_What the task asks_. Out of the entries that follow, copy each line containing "decap".

- - -

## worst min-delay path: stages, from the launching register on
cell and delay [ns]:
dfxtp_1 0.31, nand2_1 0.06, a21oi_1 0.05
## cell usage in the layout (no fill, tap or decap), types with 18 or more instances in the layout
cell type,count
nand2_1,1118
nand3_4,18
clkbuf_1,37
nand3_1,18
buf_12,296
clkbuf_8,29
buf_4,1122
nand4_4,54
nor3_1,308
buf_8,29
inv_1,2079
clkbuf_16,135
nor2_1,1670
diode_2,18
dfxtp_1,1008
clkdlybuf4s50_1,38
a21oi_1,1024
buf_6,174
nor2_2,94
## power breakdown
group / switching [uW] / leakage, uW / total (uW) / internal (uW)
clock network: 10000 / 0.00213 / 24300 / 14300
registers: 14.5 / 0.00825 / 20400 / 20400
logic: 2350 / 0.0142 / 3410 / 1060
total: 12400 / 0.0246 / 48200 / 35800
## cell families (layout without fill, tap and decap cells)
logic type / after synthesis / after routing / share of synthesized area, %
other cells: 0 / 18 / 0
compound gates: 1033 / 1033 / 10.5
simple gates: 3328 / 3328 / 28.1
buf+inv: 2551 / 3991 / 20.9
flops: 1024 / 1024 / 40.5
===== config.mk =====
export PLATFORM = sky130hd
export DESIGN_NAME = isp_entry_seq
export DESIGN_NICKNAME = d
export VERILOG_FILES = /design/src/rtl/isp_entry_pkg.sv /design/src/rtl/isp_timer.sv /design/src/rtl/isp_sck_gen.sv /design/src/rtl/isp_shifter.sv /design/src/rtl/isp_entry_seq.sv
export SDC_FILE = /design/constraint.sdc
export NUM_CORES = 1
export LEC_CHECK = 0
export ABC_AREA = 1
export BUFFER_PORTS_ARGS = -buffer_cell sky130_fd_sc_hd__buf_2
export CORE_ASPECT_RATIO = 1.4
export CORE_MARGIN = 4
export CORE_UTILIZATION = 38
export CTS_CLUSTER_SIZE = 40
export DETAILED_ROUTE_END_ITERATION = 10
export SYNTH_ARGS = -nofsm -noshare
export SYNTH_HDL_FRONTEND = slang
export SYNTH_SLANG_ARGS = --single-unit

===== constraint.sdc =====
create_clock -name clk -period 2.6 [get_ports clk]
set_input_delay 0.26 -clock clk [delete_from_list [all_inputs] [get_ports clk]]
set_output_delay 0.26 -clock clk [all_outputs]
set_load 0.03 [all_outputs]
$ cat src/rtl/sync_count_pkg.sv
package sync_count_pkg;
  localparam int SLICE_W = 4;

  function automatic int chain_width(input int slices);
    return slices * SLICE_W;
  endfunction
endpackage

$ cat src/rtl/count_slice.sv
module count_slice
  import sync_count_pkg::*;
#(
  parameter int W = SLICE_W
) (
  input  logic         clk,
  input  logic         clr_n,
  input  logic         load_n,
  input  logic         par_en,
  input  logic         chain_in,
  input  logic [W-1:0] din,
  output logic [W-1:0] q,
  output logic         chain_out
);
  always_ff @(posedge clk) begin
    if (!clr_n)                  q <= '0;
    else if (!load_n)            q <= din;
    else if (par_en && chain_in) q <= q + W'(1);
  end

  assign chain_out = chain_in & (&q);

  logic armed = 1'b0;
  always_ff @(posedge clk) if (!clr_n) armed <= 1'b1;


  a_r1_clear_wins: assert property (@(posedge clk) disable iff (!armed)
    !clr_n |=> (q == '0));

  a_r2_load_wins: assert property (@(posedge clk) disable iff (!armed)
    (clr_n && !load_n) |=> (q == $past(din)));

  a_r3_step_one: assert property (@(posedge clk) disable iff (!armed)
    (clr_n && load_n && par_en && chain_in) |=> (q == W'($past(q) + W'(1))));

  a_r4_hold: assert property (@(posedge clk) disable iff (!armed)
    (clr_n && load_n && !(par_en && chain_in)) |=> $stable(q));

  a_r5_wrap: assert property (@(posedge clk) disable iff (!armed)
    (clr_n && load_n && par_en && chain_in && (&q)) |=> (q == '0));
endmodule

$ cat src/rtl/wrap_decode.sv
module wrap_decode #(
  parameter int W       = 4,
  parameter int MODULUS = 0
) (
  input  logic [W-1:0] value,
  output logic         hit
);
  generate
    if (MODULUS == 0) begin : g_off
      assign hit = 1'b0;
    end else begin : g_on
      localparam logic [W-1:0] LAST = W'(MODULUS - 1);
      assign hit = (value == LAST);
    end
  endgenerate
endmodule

- - -

_Answer for the task_.
## cell usage in the layout (no fill, tap or decap), types with 18 or more instances in the layout
## cell families (layout without fill, tap and decap cells)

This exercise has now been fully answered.